Year of the Blues

The 107th Congress of the United States has designated the year beginning February 1, 2003 as the "Year of the Blues." Celebrations are planned across the country with special shows, blues festivals and educational projects and seminars. The kick-off will be a "Salute to the Blues" benefit concert on February 7 at Radio City Music Hall presented by Martin Scorsese. Check out the web site for more details on planned events at HYPERLINK "" For local events, check out HYPERLINK ""

Joe Beard and John Mooney

In November, Joe Beard and John Mooney reunited for an acoustic guitar show at Biscuits & Blues. John Mooney was only fifteen years old when he first hooked up with Joe Beard in Rochester, New York. Beard lived next door to Ed "Son" House who became a major influence on the young Mooney and he has combined Son's Delta style with New Orleans R&B to carry Son's tradition into the 21st Century. Mooneyís intense solos on his 1931 National Steel Standard guitar were awesome. Although this was billed as a tribute to Son House, the duo covered tunes such as "How Long," "Baby, Please Don't Go," and "Big Boss Man."

Francis Clay Birthday Celebration

The next evening friends and fans of the legendary drummer, Francis Clay celebrated his seventy-ninth birthday at a sold-out event at Biscuits & Blues in San Francisco which featured the aforementioned Joe Beard with an excellent back-up band and Big Bones filling in on harmonica. Clay arrived in a limousine smartly decked out in a new suit and beaming from ear to ear. The evening was filled with accolades to Clay including a poem written in his honor by San Francisco's official Poet Laureate devora major, and a tribute from the mayor of his hometown, Rock Island, Illinois.

Beard is a superb performer who sings and plays the guitar equally well and this was an opportunity to savor his rich vocals delivered in a mellow style with impeccable timing. Francis Clay sat in on several tunes to the delight of the audience. Due to the enthusiastic response, Beard will return in February and is well worth catching.

New Year's Eve in Las Vegas

One of the wildest places to be on New Year's Eve has to be Las Vegas. The attraction for blues enthusiasts was the Little Milton show at the Alexis Park Resort Hotel where a large contingent from California congregated to party for several days. Opening up the show, Bobby Jonz ("Your Freak is Here") was impressive with his soul vocalizing style. The stunner of the evening was the wonderful vocalist, Joyce Lawson, with the Joe Campbell Band providing a solid, blues background. Lawson's soulful blues-infused vocals kept the audience riveted with tunes such as "Stop Doggin' Me Around." The legend himself, Little Milton Campbell, as usual, was exceptional and brought in the New Year for us in grand style. The next day, a small group of friends enjoyed a soul dinner which featured the requisite New Year's good luck staple blackeyed peas cooked by none other than Little Milton Campbell - screamin' good!

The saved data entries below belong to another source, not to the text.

$ cat src/hcs_pkg.sv
package hcs_pkg;

	// ============================================================
	// Sizes
	localparam int NUM_CTX   = 5;
	localparam int CTX_W     = 3;
	localparam int PRIO_W    = 3;
	localparam int NUM_IRQ   = 16;
	localparam int IRQ_W     = 4;
	localparam int ADDR_W    = 32;
	localparam int SW_W      = 16;

	// ============================================================
	// Fixed values
	localparam logic [CTX_W-1:0] MASTER_CTX = 3'h0;
	// Position of the supervisor bit in the status word
	localparam int SUPV_BIT = 13;
	localparam logic [PRIO_W-1:0] PRIO_RST = 3'h0;
	// Cycles for a single-thread switch
	localparam int ST_SWITCH_CYC = 1;

	// ============================================================
	// Types
	typedef enum logic [1:0] {
		TYPE_STANDARD,
		TYPE_FAST_VECT,
		TYPE_SINGLE_THREAD
	} hcs_ctx_type_t;

	typedef enum logic [1:0] {
		ST_READY,
		ST_NOT_READY,
		ST_HALTED
	} hcs_ctx_state_t;

	// One context's control word
	typedef struct packed {
		logic           enable;
		hcs_ctx_type_t  ctype;
		logic [PRIO_W-1:0] prio;
		logic           halt;
	} hcs_ctx_ctrl_t;

	localparam hcs_ctx_ctrl_t CTRL_RST = '{
		enable: 1'b0, ctype: TYPE_STANDARD, prio: PRIO_RST, halt: 1'b0};

	// Request to the execution unit
	typedef struct packed {
		logic              valid;
		logic [CTX_W-1:0]  ctx;
		logic              load_vec;
		logic              push_frame;
		logic [IRQ_W-1:0]  vec_num;
	} hcs_switch_t;

endpackage
===== src/psl_led_encoder.sv =====
// Added by the designer: the strobed register port and the register offsets.
`timescale 1ns/1ps
module psl_led_encoder
  import psl_pkg::*;
(
  input wire logic mclk_i,
  input wire logic rstn_i,
  input wire psl_pkg::psl_sense_s sense_i,
  input wire psl_pkg::psl_bus_s bus_i,
  output logic [7:0] rdata_o,
  output logic led_green_o,
  output logic led_yellow_o,
  output logic led_red_o,
  output logic [7:0] msg_o,
  output logic irq_o
);
  import psl_pkg::*;

  function automatic logic lvl_active(input logic contact, input logic nc);
    lvl_active = contact ^ nc;
  endfunction : lvl_active

  // ****************************************
  // Condition decode
  // ****************************************
  logic pre_lvl;
  logic dry_lvl;
  logic flow_bad;
  logic an_bad;
  logic [7:0] cfg_r;
  logic [7:0] cond;

  always_comb
  begin
    pre_lvl = lvl_active(sense_i.pre_contact, cfg_r[CFG_PRE_NC]);
    dry_lvl = lvl_active(sense_i.dry_contact, cfg_r[CFG_DRY_NC]);
    flow_bad = sense_i.no_flow | sense_i.low_flow;
    an_bad = cfg_r[CFG_ANALOG] &
             ((sense_i.analog_ua < AN_LO_UA) | (sense_i.analog_ua > AN_HI_UA));
    cond = '0;
    cond[MSG_SUPPLY] = sense_i.supply_bad;
    cond[MSG_FLOW_WARN] = flow_bad & ~cfg_r[CFG_FLOW_SHUT];
    // Dry run hides the pre-alarm only when two-stage monitoring is on
    cond[MSG_PRE_ALARM] = pre_lvl & ~(cfg_r[CFG_TWO_STAGE] & dry_lvl);
    cond[MSG_INTERNAL] = sense_i.internal_err;
    cond[MSG_FLOW_SHUT] = flow_bad & cfg_r[CFG_FLOW_SHUT];
    cond[MSG_RUPTURE] = sense_i.rupture;
    cond[MSG_DRY_RUN] = dry_lvl;
    cond[MSG_ANALOG] = an_bad;
  end

  // ****************************************
  // Flash timebase and stroke blink
  // ****************************************
  logic [31:0] flash_cnt_r;
  logic [31:0] flash_cnt_nxt;
  logic flash_ph_r;
  logic flash_ph_nxt;
  logic [31:0] blink_cnt_r;
  logic [31:0] blink_cnt_nxt;
  logic stroke_d_r;
  psl_grn_e grn_r;
  psl_grn_e grn_nxt;

  always_comb
  begin
    flash_cnt_nxt = flash_cnt_r + 32'h1;
    flash_ph_nxt = flash_ph_r;
    if (flash_cnt_r == 32'(FLASH_CYC - 1))
    begin
      flash_cnt_nxt = '0;
      flash_ph_nxt = ~flash_ph_r;
    end
    blink_cnt_nxt = (blink_cnt_r != '0) ? blink_cnt_r - 32'h1 : '0;
    grn_nxt = grn_r;
    unique case (grn_r)
      GRN_OFF:
        if (sense_i.on)
          grn_nxt = GRN_ON;
      GRN_ON:
        if (!sense_i.on)
          grn_nxt = GRN_OFF;
        else if (sense_i.stroke & ~stroke_d_r)
        begin
          grn_nxt = GRN_BLINK;
          blink_cnt_nxt = 32'(BLINK_CYC);
        end
      GRN_BLINK:
        if (!sense_i.on)
          grn_nxt = GRN_OFF;
        else if (blink_cnt_r == 32'h1)
          grn_nxt = GRN_ON;
      default:
        grn_nxt = GRN_OFF;
    endcase
  end

  always_ff @(posedge mclk_i)
  begin
    if (!rstn_i)
    begin
      flash_cnt_r <= '0;
      flash_ph_r <= 1'b0;
      blink_cnt_r <= '0;
      stroke_d_r <= 1'b0;
      grn_r <= GRN_OFF;
    end
    else
    begin
      flash_cnt_r <= flash_cnt_nxt;
      flash_ph_r <= flash_ph_nxt;
      blink_cnt_r <= blink_cnt_nxt;
      stroke_d_r <= sense_i.stroke;
      grn_r <= grn_nxt;
    end
  end

  // ****************************************
  // Lamps and messages
  // ****************************************
  logic yel_nxt;
  logic red_nxt;
  logic grn_lamp_nxt;

  always_comb
  begin
    // Steady sources win over flashing ones so a steady cause is never hidden
    yel_nxt = cond[MSG_SUPPLY] | cond[MSG_FLOW_WARN] |
              (cond[MSG_PRE_ALARM] & flash_ph_r);
    red_nxt = cond[MSG_INTERNAL] | cond[MSG_FLOW_SHUT] | cond[MSG_RUPTURE] |
              cond[MSG_ANALOG] | (cond[MSG_DRY_RUN] & flash_ph_r);
    grn_lamp_nxt = (grn_r == GRN_ON);
  end

  // ****************************************
  // Register file and interrupt
  // ****************************************
  logic [7:0] stat_r;
  logic [7:0] stat_nxt;
  logic [7:0] mask_r;
  logic [7:0] mask_nxt;
  logic [7:0] cfg_nxt;
  logic [7:0] rdata_nxt;
  logic [7:0] cond_d_r;

  always_comb
  begin
    cfg_nxt = cfg_r;
    mask_nxt = mask_r;
    stat_nxt = stat_r;
    if (bus_i.wr && bus_i.addr == REG_CFG)
      cfg_nxt = bus_i.wdata;
    if (bus_i.wr && bus_i.addr == REG_MASK)
      mask_nxt = bus_i.wdata;
    if (bus_i.wr && bus_i.addr == REG_STAT)
      stat_nxt = stat_r & ~bus_i.wdata;
    // Set after clear: a new condition in the clear cycle is kept
    stat_nxt = stat_nxt | (cond & ~cond_d_r);
    rdata_nxt = '0;
    if (bus_i.rd)
    begin
      unique case (bus_i.addr)
        REG_CFG: rdata_nxt = cfg_r;
        REG_STAT: rdata_nxt = stat_r;
        REG_MASK: rdata_nxt = mask_r;
        REG_MSG: rdata_nxt = msg_o;
        REG_LAMP: rdata_nxt = {5'h00, led_red_o, led_yellow_o, led_green_o};
        default: rdata_nxt = '0;
      endcase
    end
  end

  always_ff @(posedge mclk_i)
  begin
    if (!rstn_i)
    begin
      cfg_r <= CFG_RST;
      mask_r <= MASK_RST;
      stat_r <= '0;
      cond_d_r <= '0;
      rdata_o <= '0;
      led_green_o <= 1'b0;
      led_yellow_o <= 1'b0;
      led_red_o <= 1'b0;
      msg_o <= '0;
      irq_o <= 1'b0;
    end
    else
    begin
      cfg_r <= cfg_nxt;
      mask_r <= mask_nxt;
      stat_r <= stat_nxt;
      cond_d_r <= cond;
      rdata_o <= rdata_nxt;
      led_green_o <= grn_lamp_nxt;
      led_yellow_o <= yel_nxt;
      led_red_o <= red_nxt;
      msg_o <= cond;
      irq_o <= |(stat_nxt & mask_nxt);
    end
  end

  // ****************************************
  // Checks
  // ****************************************
  chk_supply_yellow: assert property (@(posedge mclk_i) disable iff (!rstn_i)
    sense_i.supply_bad |=> led_yellow_o)
    else $error("supply fault did not light yellow");
  chk_flow_warn: assert property (@(posedge mclk_i) disable iff (!rstn_i)
    (sense_i.no_flow && !cfg_r[CFG_FLOW_SHUT]) |=> led_yellow_o)
    else $error("flow warning did not light yellow");
  chk_flow_shut: assert property (@(posedge mclk_i) disable iff (!rstn_i)
    (sense_i.low_flow && cfg_r[CFG_FLOW_SHUT]) |=> led_red_o)
    else $error("flow shut-off did not light red");
  chk_rupture_red: assert property (@(posedge mclk_i) disable iff (!rstn_i)
    sense_i.rupture |=> led_red_o && msg_o[MSG_RUPTURE])
    else $error("rupture did not light red");
  chk_internal_red: assert property (@(posedge mclk_i) disable iff (!rstn_i)
    sense_i.internal_err |=> led_red_o && msg_o[MSG_INTERNAL])
    else $error("internal error not shown");
  chk_analog_low: assert property (@(posedge mclk_i) disable iff (!rstn_i)
    (cfg_r[CFG_ANALOG] && sense_i.analog_ua < AN_LO_UA) |=> led_red_o)
    else $error("low analog current not shown");
  chk_pre_suppress: assert property (@(posedge mclk_i) disable iff (!rstn_i)
    (cfg_r[CFG_TWO_STAGE] && dry_lvl) |=> !msg_o[MSG_PRE_ALARM])
    else $error("pre-alarm shown during dry run");
  chk_pre_default: assert property (@(posedge mclk_i) disable iff (!rstn_i)
    (!cfg_r[CFG_PRE_NC] && !(cfg_r[CFG_TWO_STAGE] && dry_lvl) && sense_i.pre_contact)
    |=> msg_o[MSG_PRE_ALARM])
    else $error("closed pre-alarm contact not seen");
  chk_green_ready: assert property (@(posedge mclk_i) disable iff (!rstn_i)
    (grn_r == GRN_OFF && sense_i.on) ##1 (sense_i.on && !sense_i.stroke) |=> led_green_o)
    else $error("green not on when ready");
  chk_stroke_blink: assert property (@(posedge mclk_i) disable iff (!rstn_i)
    (grn_r == GRN_ON && sense_i.on && sense_i.stroke && !stroke_d_r) ##1 sense_i.on
    |=> !led_green_o)
    else $error("stroke gave no blink");
  chk_dry_flash: assert property (@(posedge mclk_i) disable iff (!rstn_i)
    (dry_lvl && !sense_i.internal_err && !sense_i.rupture && !flow_bad && !an_bad
     && !flash_ph_r) |=> !led_red_o)
    else $error("dry run red not flashing");

endmodule : psl_led_encoder
File: src/mcsw_watchdog.sv
`timescale 1ns/1ps
// Contract
// - Host input read restarts the watchdog; only a read at OFS_INPUTS does, not at OFS_INPUTS_N.
// - Expiry drops power enable in hardware.
// - Expired flag readable by the host.
// - Watchdog counts only while enabled.
// - Power enable needs request, no expiry, no fault.
// - Error LED: off, blink PCI error, on expired.
// - CAN LED: blink traffic, on full, else off.
// - RS485 LED: blink scan, on ok, off drop.
// - Host LED blinks while control software runs.
// - Boot LED lit once booting completed.
// - Six joints: origin, two limits, true and inverted.
// - Two e-stops presented true and inverted.
// - Nodes carry unique four-bit addresses.
// - Card discovers chain nodes by itself.
// - Silent nodes leave the active set.
module mcsw_watchdog
    import mcsw_pkg::*;
#(
    parameter int BLINK_CYC = mcsw_pkg::BLINK_HALF_CYC
)
(
    // Clock and reset.
    input wire logic clk,
    input wire logic resetn,
    // Avalon-MM slave.
    input wire logic [mcsw_pkg::ADDR_W-1:0] avs_address,
    input wire logic avs_read,
    input wire logic avs_write,
    input wire logic [31:0] avs_writedata,
    input wire logic [3:0] avs_byteenable,
    output logic [31:0] avs_readdata,
    output logic avs_waitrequest,
    // Interrupt.
    output logic irq,
    // Switch and power fault pins.
    input wire logic [mcsw_pkg::JOINTS-1:0] jointOriginSwitch,
    input wire logic [mcsw_pkg::JOINTS-1:0] jointLowerLimitSwitch,
    input wire logic [mcsw_pkg::JOINTS-1:0] jointUpperLimitSwitch,
    input wire logic [mcsw_pkg::ESTOPS-1:0] estopSwitch,
    input wire logic powerFault,
    // Shared power enable of axis and CAN connectors.
    output logic powerEnable,
    // Card state from neighbouring logic.
    input wire logic bootDone,
    input wire logic pciCommError,
    input wire logic canFrame,
    input wire logic canBufferFull,
    // RS485 poll engine.
    output logic pollReq,
    output logic [mcsw_pkg::NODE_ID_W-1:0] pollId,
    input wire logic pollAnswer,
    input wire logic pollNoAnswer,
    // Status indicators.
    output logic ledCan,
    output logic ledRs485,
    output logic host_activity_led,
    output logic ledBoot,
    output logic ledError
);
    import mcsw_pkg::*;

    initial
    begin
        if (CLK_PERIOD_NS != (1 << CLK_PERIOD_SHIFT))
            $error("Clock period must be a power of two in ns.");
    end

    // Bus slave: one wait cycle per access, then the access completes.
    logic ack_q;
    logic [31:0] readdata_q;
    logic access, accept, rdAccept, wrAccept;
    logic [31:0] rdMux, beMask;
    assign access = avs_read | avs_write;
    assign avs_waitrequest = access & ~ack_q;
    assign accept = access & ack_q;
    assign rdAccept = avs_read & ack_q;
    assign wrAccept = avs_write & ack_q;
    assign avs_readdata = readdata_q;
    assign beMask = {{8{avs_byteenable[3]}}, {8{avs_byteenable[2]}},
                     {8{avs_byteenable[1]}}, {8{avs_byteenable[0]}}};

    logic [5:0] wordAddr;
    assign wordAddr = {avs_address[5:2], 2'b00};
    logic wrCtrl, wrTimeout, wrMask, rdInputs, rdIrq;
    assign wrCtrl = wrAccept & (wordAddr == OFS_CTRL);
    assign wrTimeout = wrAccept & (wordAddr == OFS_TIMEOUT);
    assign wrMask = wrAccept & (wordAddr == OFS_IRQ_MASK);
    assign rdInputs = rdAccept & (wordAddr == OFS_INPUTS);
    assign rdIrq = rdAccept & (wordAddr == OFS_IRQ_STAT);

    // Software registers.
    logic [CTRL_W-1:0] ctrl_q;
    logic [31:0] timeout_q, timeoutNew;
    logic [IRQ_W-1:0] irqMask_q, irqStat_q, irqEvt;
    logic rescan;
    logic wdEn, pwrReq, hostRun;
    assign wdEn = ctrl_q[CTRL_WD_EN];
    assign pwrReq = ctrl_q[CTRL_PWR_REQ];
    assign hostRun = ctrl_q[CTRL_HOST_RUN];
    assign rescan = wrCtrl & avs_byteenable[0] & avs_writedata[CTRL_RESCAN];
    assign timeoutNew = (timeout_q & ~beMask) | (avs_writedata & beMask);

    always_ff @(posedge clk)
    begin
        if (!resetn)
        begin
            ctrl_q <= CTRL_RST;
            timeout_q <= TIMEOUT_RST_NS;
            irqMask_q <= IRQ_MASK_RST;
        end
        else
        begin
            if (wrCtrl && avs_byteenable[0])
                ctrl_q <= avs_writedata[CTRL_W-1:0];
            if (wrTimeout)
                timeout_q <= timeoutNew;
            if (wrMask && avs_byteenable[0])
                irqMask_q <= avs_writedata[IRQ_W-1:0];
        end
    end

    // Switch and fault pins pass two flip-flops.
    logic [SW_W-1:0] swMeta_q, sw_q, swRaw;
    logic faultMeta_q, fault_q, faultPrev_q;
    logic [ESTOPS-1:0] estopPrev_q;
    assign swRaw = {estopSwitch, jointUpperLimitSwitch,
                    jointLowerLimitSwitch, jointOriginSwitch};

    always_ff @(posedge clk)
    begin
        if (!resetn)
        begin
            swMeta_q <= '0;
            sw_q <= '0;
            faultMeta_q <= 1'b0;
            fault_q <= 1'b0;
            faultPrev_q <= 1'b0;
            estopPrev_q <= '0;
        end
        else
        begin
            swMeta_q <= swRaw;
            sw_q <= swMeta_q;
            faultMeta_q <= powerFault;
            fault_q <= faultMeta_q;
            faultPrev_q <= fault_q;
            estopPrev_q <= sw_q[IN_ESTOP +: ESTOPS];
        end
    end

    // Watchdog. The timeout is held in ns; a shift turns it into cycles,
    // which is why the clock period must be a power of two.
    logic [31:0] wdCnt_q, timeoutCyc;
    logic wdExpired_q, wdEnPrev_q;
    logic wdEnRise, wdExpireEvt;
    assign timeoutCyc = timeout_q >> CLK_PERIOD_SHIFT;
    assign wdEnRise = wdEn & ~wdEnPrev_q;
    assign wdExpireEvt = wdEn & ~wdEnRise & ~rdInputs & ~wdExpired_q
                         & (wdCnt_q >= timeoutCyc);

    always_ff @(posedge clk)
    begin
        if (!resetn)
        begin
            wdCnt_q <= '0;
            wdExpired_q <= 1'b0;
            wdEnPrev_q <= 1'b0;
        end
        else
        begin
            wdEnPrev_q <= wdEn;
            if (!wdEn || wdEnRise || rdInputs)
                wdCnt_q <= '0;
            else if (!wdExpired_q)
                wdCnt_q <= wdCnt_q + 32'h0000_0001;
            if (wdEnRise)
                wdExpired_q <= 1'b0;
            else if (wdExpireEvt)
                wdExpired_q <= 1'b1;
        end
    end

    // Power enable falls in the cycle after expiry, with no host action.
    logic powerEnable_q;
    always_ff @(posedge clk)
    begin
        if (!resetn)
            powerEnable_q <= 1'b0;
        else
            powerEnable_q <= pwrReq & ~wdExpired_q & ~wdExpireEvt
                             & ~fault_q;
    end
    assign powerEnable = powerEnable_q;

    // RS485 chain supervision: one sweep of all addresses discovers the
    // nodes, then polling goes round; new nodes only join on a rescan.
    mcsw_bus_t busState_q;
    logic [NODE_ID_W-1:0] pollId_q;
    logic pollReq_q, busDrop_q;
    logic [NODES-1:0] nodeActive_q, nodeDrop;
    logic [1:0] missCnt_q [NODES];
    logic pollDone, scanning, lastId;
    assign pollDone = pollAnswer | pollNoAnswer;
    assign scanning = (busState_q == BUS_SCAN_ISSUE)
                      | (busState_q == BUS_SCAN_WAIT);
    assign lastId = (pollId_q == NODE_ID_W'(NODES - 1));

    always_ff @(posedge clk)
    begin
        if (!resetn || rescan)
        begin
            busState_q <= BUS_SCAN_ISSUE;
            pollId_q <= '0;
            pollReq_q <= 1'b0;
        end
        else
        begin
            case (busState_q)
                BUS_SCAN_ISSUE, BUS_RUN_ISSUE:
                begin
                    pollReq_q <= 1'b1;
                    busState_q <= (busState_q == BUS_SCAN_ISSUE)
                                  ? BUS_SCAN_WAIT : BUS_RUN_WAIT;
                end
                BUS_SCAN_WAIT, BUS_RUN_WAIT:
                    if (pollDone)
                    begin
                        pollReq_q <= 1'b0;
                        pollId_q <= pollId_q + 1'b1;
                        busState_q <= BUS_RUN_ISSUE;
                        if (busState_q == BUS_SCAN_WAIT && !lastId)
                            busState_q <= BUS_SCAN_ISSUE;
                    end
                default:
                    busState_q <= BUS_SCAN_ISSUE;
            endcase
        end
    end
    assign pollReq = pollReq_q;
    assign pollId = pollId_q;

    genvar g;
    generate
        for (g = 0; g < NODES; g++)
        begin : gNode
            logic hit;
            assign hit = (pollId_q == NODE_ID_W'(g))
                         & ((busState_q == BUS_SCAN_WAIT)
                         | (busState_q == BUS_RUN_WAIT));
            assign nodeDrop[g] = hit & pollNoAnswer & nodeActive_q[g]
                                 & (busState_q == BUS_RUN_WAIT)
                                 & (missCnt_q[g] == 2'(MISS_LIMIT - 1));
            always_ff @(posedge clk)
            begin
                if (!resetn || rescan)
                begin
                    nodeActive_q[g] <= 1'b0;
                    missCnt_q[g] <= '0;
                end
                else if (hit && pollAnswer)
                begin
                    missCnt_q[g] <= '0;
                    if (busState_q == BUS_SCAN_WAIT)
                        nodeActive_q[g] <= 1'b1;
                end
                else if (nodeDrop[g])
                begin
                    nodeActive_q[g] <= 1'b0;
                    missCnt_q[g] <= '0;
                end
                else if (hit && pollNoAnswer && nodeActive_q[g])
                    missCnt_q[g] <= missCnt_q[g] + 2'h1;
            end
        end
    endgenerate

    always_ff @(posedge clk)
    begin
        if (!resetn || rescan)
            busDrop_q <= 1'b0;
        else if (|nodeDrop)
            busDrop_q <= 1'b1;
    end

    // Interrupts: a read clears only the bits that it returned, so an
    // event landing between capture and completion is not lost.
    logic [IRQ_W-1:0] irqClear;
    assign irqClear = rdIrq ? readdata_q[IRQ_W-1:0] : '0;
    assign irqEvt[IRQ_WD_EXP] = wdExpireEvt;
    assign irqEvt[IRQ_PWR_FAULT] = fault_q & ~faultPrev_q;
    assign irqEvt[IRQ_NODE_DROP] = |nodeDrop;
    assign irqEvt[IRQ_ESTOP] = |(sw_q[IN_ESTOP +: ESTOPS] ^ estopPrev_q);

    always_ff @(posedge clk)
    begin
        if (!resetn)
            irqStat_q <= '0;
        else
            irqStat_q <= (irqStat_q & ~irqClear) | irqEvt;
    end
    assign irq = |(irqStat_q & irqMask_q);

    // Read data are captured in the wait cycle and stand at completion.
    logic [31:0] statusWord;
    assign statusWord = {27'h0, busDrop_q, scanning, fault_q,
                         powerEnable_q, wdExpired_q};
    always_comb
    begin
        rdMux = 32'h0000_0000;
        case (wordAddr)
            OFS_CTRL: rdMux = {29'h0, ctrl_q};
            OFS_TIMEOUT: rdMux = timeout_q;
            OFS_STATUS: rdMux = statusWord;
            OFS_INPUTS: rdMux = {12'h0, sw_q};
            OFS_INPUTS_N: rdMux = {12'h0, ~sw_q};
            OFS_IRQ_STAT: rdMux = {28'h0, irqStat_q};
            OFS_IRQ_MASK: rdMux = {28'h0, irqMask_q};
            OFS_NODES: rdMux = {16'h0, nodeActive_q};
            default: rdMux = 32'h0000_0000;
        endcase
    end

    always_ff @(posedge clk)
    begin
        if (!resetn)
        begin
            ack_q <= 1'b0;
            readdata_q <= '0;
        end
        else
        begin
            ack_q <= access & ~ack_q;
            if (avs_read && !ack_q)
                readdata_q <= rdMux;
        end
    end

    // Indicators. CAN activity is held until the second blink tick after
    // the last frame so that sparse traffic still shows as blinking.
    logic tick, blink;
    mcsw_blink #(.HALF_CYC(BLINK_CYC)) uBlink
    (
        .clk(clk),
        .resetn(resetn),
        .tick(tick),
        .blink(blink)
    );

    logic [1:0] canAge_q;
    logic canAct;
    assign canAct = (canAge_q != 2'h0);
    always_ff @(posedge clk)
    begin
        if (!resetn)
            canAge_q <= 2'h0;
        else if (canFrame)
            canAge_q <= 2'(CAN_HOLD_TICKS);
        else if (tick && canAct)
            canAge_q <= canAge_q - 2'h1;
    end

    logic ledCan_q, ledRs485_q, ledHost_q, ledBoot_q, ledError_q;
    always_ff @(posedge clk)
    begin
        if (!resetn)
        begin
            ledCan_q <= 1'b0;
            ledRs485_q <= 1'b0;
            ledHost_q <= 1'b0;
            ledBoot_q <= 1'b0;
            ledError_q <= 1'b0;
        end
        else
        begin
            ledCan_q <= canBufferFull | (canAct & blink);
            ledRs485_q <= scanning ? blink : ~busDrop_q;
            ledHost_q <= hostRun & blink;
            ledBoot_q <= bootDone;
            ledError_q <= wdExpired_q | (pciCommError & blink);
        end
    end
    assign ledCan = ledCan_q;
    assign ledRs485 = ledRs485_q;
    assign host_activity_led = ledHost_q;
    assign ledBoot = ledBoot_q;
    assign ledError = ledError_q;
endmodule
===== src/xoi_defs.svh =====
// register offsets, field positions, reset values and timing counts
`ifndef XOI_DEFS_SVH
`define XOI_DEFS_SVH
`define XOI_OFS_CONFIG 4'h0
`define XOI_OFS_BANK 4'h4
`define XOI_OFS_TIMING 4'h8
`define XOI_OFS_STATUS 4'hC
`define XOI_CFG_MUX_BIT 4
`define XOI_CFG_MODE_HI 3
`define XOI_CFG_MODE_LO 2
`define XOI_CFG_ALE_HI 1
`define XOI_CFG_ALE_LO 0
`define XOI_TM_SETUP_HI 7
`define XOI_TM_SETUP_LO 6
`define XOI_TM_WIDTH_HI 5
`define XOI_TM_WIDTH_LO 2
`define XOI_TM_HOLD_HI 1
`define XOI_TM_HOLD_LO 0
`define XOI_CFG_RESET 8'h00
`define XOI_BANK_RESET 4'h0
`define XOI_TIMING_RESET 8'hFF
`define XOI_MODE_SPLIT_BANK 2'h2
`define XOI_MODE_EXT_ONLY 2'h3
`define XOI_FIN_CYCLES 4'h3
`define XOI_RESP_OKAY 2'h0
`define XOI_RESP_SLVERR 2'h2
`endif


===== src/xoi_pkg.sv =====
// types shared by the external data memory interface
package xoi_pkg;
    typedef enum logic [2:0] {
        PH_IDLE, PH_START, PH_ALE, PH_ALEH, PH_SETUP, PH_STRB, PH_HOLD,
        PH_FIN
    } xoi_phase_t;

    // one external-data move instruction from the cpu
    typedef struct packed {
        logic wr;
        logic wide;
        logic [7:0] ptr8;
        logic [15:0] data_pointer_reg;
        logic [7:0] wdata;
    } xoi_req_t;

    typedef struct packed {
        logic done;
        logic ext;
        logic [7:0] rdata;
    } xoi_rsp_t;

    // access handed to on-chip xram
    typedef struct packed {
        logic sel;
        logic wr;
        logic [11:0] addr;
        logic [7:0] wdata;
    } xoi_xram_t;

    typedef struct packed {
        logic [11:0] addr;
        logic addr_hi_oe;
        logic addr_lo_oe;
        logic [7:0] ad_out;
        logic ad_oe;
        logic rd_n;
        logic wr_n;
        logic ale;
    } xoi_pins_t;

    typedef struct packed {
        xoi_phase_t phase;
        logic [3:0] cnt;
        xoi_req_t cur;
        logic [11:0] cur_addr;
        logic cur_hi_drv;
        logic req_ready;
        xoi_rsp_t rsp;
        xoi_xram_t xram;
        xoi_pins_t pins;
        logic [7:0] cfg;
        logic [3:0] bank;
        logic [7:0] timing;
        logic awv;
        logic [3:0] awaddr;
        logic wv;
        logic [7:0] wdata;
        logic wstrb0;
        logic awready;
        logic wready;
        logic bvalid;
        logic [1:0] bresp;
        logic arready;
        logic rvalid;
        logic [31:0] rdata;
        logic [1:0] rresp;
    } xoi_state_t;
endpackage : xoi_pkg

At the Orleans Hotel, one of the clubs featured a blues show with Bruce Conte, former guitarist with Tower of Power. Conte's funky guitar style was impressive on "Only So Much Oil In The Ground" and "Don't Change Horses (in the middle of a stream)." The show also featured a very good vocalist belting out some spirited funk and rhythm and blues.

The best part was yet to come at the B. B. King show at the Las Vegas House of Blues. It was a full house and King was in great spirits with his family and friends surrounding him. I was privileged to watch the show from the side of the stage at a perfect advantage. Opening up the show was Alonzo and the All Stars featuring Aaron Tucker on drums and Leon Blue on piano, both of whom regularly visit the Bay Area usually working with the Phillip Walker Band. King covered all of his standards including "Nobody Loves Me But My Mother" and "Caledonia" during the almost two hour show. King was supported by his big band which has got to be one of the best blues bands in the business with their jazzy arrangements. King concluded the show with an intimate performance of soulful ballads with bass and guitarist. The audience was enthusiastic with a standing ovation during which King threw coins and guitar picks which enticed several ladies to climb up to the stage. This was a magical, unforgettable event.